= What is expected =
Going through the data below, copy out each line where the word "placement" shows up.

■ ■ ■ ■

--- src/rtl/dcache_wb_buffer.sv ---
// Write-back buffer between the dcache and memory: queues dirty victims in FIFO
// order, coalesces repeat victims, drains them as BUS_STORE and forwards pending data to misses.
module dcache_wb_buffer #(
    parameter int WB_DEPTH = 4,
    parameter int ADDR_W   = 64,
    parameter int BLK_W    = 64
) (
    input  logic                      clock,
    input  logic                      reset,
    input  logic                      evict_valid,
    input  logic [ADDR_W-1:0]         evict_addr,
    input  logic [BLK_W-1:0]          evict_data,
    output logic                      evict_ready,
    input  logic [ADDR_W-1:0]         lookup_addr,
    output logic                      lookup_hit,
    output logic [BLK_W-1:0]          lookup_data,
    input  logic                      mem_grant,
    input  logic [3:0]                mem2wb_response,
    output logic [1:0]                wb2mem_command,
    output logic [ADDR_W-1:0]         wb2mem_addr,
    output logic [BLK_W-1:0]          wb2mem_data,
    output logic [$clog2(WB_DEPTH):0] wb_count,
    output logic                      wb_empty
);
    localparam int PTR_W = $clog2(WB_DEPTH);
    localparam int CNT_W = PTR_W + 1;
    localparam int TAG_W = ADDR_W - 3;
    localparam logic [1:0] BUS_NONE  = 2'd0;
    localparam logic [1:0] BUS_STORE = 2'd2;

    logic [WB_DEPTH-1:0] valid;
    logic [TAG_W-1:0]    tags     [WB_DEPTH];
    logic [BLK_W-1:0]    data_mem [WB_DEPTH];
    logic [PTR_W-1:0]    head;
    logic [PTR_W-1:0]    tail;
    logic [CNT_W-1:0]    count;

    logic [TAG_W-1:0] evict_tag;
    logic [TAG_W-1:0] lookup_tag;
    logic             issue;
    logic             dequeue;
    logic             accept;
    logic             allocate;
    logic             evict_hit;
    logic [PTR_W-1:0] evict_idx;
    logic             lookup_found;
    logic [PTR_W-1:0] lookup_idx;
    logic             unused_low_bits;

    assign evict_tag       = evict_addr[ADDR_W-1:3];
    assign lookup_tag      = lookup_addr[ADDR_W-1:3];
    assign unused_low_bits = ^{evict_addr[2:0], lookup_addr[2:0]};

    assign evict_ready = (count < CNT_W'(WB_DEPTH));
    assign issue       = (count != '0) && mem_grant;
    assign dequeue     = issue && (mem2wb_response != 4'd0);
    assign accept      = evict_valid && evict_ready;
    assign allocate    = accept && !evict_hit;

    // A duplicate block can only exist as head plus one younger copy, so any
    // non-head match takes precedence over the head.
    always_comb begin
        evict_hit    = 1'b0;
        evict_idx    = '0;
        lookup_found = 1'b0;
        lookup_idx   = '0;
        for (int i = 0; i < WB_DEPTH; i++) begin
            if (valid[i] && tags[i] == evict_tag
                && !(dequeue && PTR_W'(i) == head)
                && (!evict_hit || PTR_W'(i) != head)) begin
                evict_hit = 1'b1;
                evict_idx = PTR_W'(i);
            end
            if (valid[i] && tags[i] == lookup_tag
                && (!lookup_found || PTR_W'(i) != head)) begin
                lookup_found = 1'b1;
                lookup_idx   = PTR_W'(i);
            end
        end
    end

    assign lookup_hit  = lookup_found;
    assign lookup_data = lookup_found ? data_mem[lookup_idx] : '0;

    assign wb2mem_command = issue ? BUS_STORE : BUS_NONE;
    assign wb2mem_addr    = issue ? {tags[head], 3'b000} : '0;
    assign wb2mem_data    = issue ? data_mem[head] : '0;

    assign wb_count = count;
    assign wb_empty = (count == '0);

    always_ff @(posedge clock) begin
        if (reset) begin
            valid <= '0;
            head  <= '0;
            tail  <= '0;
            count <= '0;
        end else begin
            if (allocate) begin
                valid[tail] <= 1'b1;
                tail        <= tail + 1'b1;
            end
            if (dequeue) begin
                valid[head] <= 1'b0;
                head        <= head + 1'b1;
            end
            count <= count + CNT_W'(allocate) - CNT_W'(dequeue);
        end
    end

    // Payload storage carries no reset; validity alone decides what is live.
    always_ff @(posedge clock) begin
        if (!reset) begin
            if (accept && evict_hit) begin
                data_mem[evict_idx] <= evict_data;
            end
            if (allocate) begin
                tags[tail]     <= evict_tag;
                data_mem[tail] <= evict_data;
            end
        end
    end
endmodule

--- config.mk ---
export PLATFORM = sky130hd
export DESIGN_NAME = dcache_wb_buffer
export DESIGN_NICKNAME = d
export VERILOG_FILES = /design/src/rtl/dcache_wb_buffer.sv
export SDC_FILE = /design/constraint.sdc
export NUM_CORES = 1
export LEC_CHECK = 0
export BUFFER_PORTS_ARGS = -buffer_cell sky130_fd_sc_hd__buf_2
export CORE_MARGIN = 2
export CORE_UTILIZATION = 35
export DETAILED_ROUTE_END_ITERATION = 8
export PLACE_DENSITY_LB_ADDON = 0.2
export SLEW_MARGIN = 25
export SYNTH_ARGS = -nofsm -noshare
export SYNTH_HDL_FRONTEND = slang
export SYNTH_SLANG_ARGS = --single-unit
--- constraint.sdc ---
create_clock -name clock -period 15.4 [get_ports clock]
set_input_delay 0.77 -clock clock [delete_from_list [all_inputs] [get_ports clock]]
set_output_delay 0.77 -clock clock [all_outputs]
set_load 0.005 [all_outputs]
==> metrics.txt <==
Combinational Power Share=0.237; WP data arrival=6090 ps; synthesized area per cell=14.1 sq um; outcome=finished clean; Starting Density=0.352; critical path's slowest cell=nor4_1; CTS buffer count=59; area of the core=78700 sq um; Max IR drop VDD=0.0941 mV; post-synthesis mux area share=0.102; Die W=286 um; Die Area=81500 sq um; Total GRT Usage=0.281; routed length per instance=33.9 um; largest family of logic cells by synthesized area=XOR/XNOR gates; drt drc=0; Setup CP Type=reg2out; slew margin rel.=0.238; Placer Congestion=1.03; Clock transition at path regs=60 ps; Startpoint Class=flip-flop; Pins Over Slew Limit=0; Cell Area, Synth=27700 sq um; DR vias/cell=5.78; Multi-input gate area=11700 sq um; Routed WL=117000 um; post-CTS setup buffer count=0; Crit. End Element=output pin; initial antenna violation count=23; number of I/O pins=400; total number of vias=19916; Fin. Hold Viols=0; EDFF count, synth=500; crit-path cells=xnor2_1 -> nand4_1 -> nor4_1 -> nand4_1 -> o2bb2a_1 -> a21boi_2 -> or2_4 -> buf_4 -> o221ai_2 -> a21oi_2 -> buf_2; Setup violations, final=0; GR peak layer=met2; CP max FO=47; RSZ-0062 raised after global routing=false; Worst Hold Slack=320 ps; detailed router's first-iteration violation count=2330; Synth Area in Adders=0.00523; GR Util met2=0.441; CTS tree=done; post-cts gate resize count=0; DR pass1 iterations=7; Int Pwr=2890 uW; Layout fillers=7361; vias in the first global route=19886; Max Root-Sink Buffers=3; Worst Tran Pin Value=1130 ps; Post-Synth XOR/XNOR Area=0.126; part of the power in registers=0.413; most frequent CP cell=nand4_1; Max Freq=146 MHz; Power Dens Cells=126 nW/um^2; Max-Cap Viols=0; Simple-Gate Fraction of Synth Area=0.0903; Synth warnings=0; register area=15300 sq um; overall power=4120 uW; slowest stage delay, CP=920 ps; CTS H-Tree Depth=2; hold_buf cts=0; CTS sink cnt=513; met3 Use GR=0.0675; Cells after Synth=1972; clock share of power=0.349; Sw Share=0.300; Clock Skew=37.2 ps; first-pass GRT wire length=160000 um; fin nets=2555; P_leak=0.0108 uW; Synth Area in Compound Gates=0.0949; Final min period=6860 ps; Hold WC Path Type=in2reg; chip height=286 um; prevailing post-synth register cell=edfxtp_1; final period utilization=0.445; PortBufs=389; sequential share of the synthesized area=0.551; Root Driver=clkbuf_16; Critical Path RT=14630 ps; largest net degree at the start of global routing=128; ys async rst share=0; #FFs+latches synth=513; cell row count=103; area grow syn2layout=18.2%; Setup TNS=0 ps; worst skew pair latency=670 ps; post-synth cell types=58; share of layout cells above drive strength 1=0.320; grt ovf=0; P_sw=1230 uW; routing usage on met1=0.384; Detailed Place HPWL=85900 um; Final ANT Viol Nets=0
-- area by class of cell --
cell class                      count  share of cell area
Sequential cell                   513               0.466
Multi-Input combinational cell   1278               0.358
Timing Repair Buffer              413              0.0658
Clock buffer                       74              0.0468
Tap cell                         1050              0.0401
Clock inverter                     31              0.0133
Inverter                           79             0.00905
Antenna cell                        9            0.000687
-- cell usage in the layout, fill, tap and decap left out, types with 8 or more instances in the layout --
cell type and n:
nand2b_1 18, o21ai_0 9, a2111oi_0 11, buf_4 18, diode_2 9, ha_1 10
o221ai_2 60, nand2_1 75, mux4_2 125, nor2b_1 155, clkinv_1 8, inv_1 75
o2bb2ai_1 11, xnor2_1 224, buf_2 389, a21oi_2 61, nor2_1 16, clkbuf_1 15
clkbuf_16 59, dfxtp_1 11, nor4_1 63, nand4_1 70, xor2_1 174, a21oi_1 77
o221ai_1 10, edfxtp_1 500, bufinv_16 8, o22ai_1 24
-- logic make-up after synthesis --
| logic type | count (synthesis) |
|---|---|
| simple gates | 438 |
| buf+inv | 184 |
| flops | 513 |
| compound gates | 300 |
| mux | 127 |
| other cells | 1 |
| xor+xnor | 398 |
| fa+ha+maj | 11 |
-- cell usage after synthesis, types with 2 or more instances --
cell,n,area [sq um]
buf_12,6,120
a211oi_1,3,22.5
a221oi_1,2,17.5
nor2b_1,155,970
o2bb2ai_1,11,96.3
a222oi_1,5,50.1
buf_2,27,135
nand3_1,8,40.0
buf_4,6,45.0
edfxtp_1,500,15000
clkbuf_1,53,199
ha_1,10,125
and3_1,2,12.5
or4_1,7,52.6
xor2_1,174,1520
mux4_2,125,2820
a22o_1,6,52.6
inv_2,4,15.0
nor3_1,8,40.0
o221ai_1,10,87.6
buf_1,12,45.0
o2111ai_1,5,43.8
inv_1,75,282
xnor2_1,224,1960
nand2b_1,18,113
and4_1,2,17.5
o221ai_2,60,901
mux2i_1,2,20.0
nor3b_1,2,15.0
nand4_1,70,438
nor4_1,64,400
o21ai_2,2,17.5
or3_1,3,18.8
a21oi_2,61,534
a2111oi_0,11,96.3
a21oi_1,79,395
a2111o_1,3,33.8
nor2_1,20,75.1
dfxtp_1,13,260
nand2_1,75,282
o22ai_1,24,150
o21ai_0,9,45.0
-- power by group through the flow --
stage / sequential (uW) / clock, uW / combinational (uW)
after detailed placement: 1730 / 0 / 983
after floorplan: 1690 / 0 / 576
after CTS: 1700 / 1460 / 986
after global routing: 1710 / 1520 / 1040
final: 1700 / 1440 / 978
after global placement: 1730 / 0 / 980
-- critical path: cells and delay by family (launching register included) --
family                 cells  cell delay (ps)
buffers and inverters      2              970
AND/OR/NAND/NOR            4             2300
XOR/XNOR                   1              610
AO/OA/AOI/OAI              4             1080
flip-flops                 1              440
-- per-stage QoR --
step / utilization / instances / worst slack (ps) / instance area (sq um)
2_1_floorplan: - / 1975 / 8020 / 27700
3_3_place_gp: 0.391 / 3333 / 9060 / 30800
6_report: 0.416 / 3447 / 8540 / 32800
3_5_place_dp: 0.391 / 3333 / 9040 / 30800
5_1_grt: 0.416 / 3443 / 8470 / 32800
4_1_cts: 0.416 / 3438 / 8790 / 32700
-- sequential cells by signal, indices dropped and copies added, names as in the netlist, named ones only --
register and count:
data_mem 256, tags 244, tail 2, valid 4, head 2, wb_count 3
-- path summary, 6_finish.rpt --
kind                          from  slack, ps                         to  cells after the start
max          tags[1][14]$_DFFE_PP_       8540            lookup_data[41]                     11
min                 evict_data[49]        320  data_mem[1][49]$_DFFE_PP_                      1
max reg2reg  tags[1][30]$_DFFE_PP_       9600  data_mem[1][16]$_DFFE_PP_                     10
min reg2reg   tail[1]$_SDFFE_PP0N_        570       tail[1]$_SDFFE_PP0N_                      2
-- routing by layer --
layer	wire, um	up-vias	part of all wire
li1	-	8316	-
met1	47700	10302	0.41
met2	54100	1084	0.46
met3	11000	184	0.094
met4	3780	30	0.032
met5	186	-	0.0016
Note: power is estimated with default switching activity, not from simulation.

■ ■ ■ ■

= Result =
after detailed placement: 1730 / 0 / 983
after global placement: 1730 / 0 / 980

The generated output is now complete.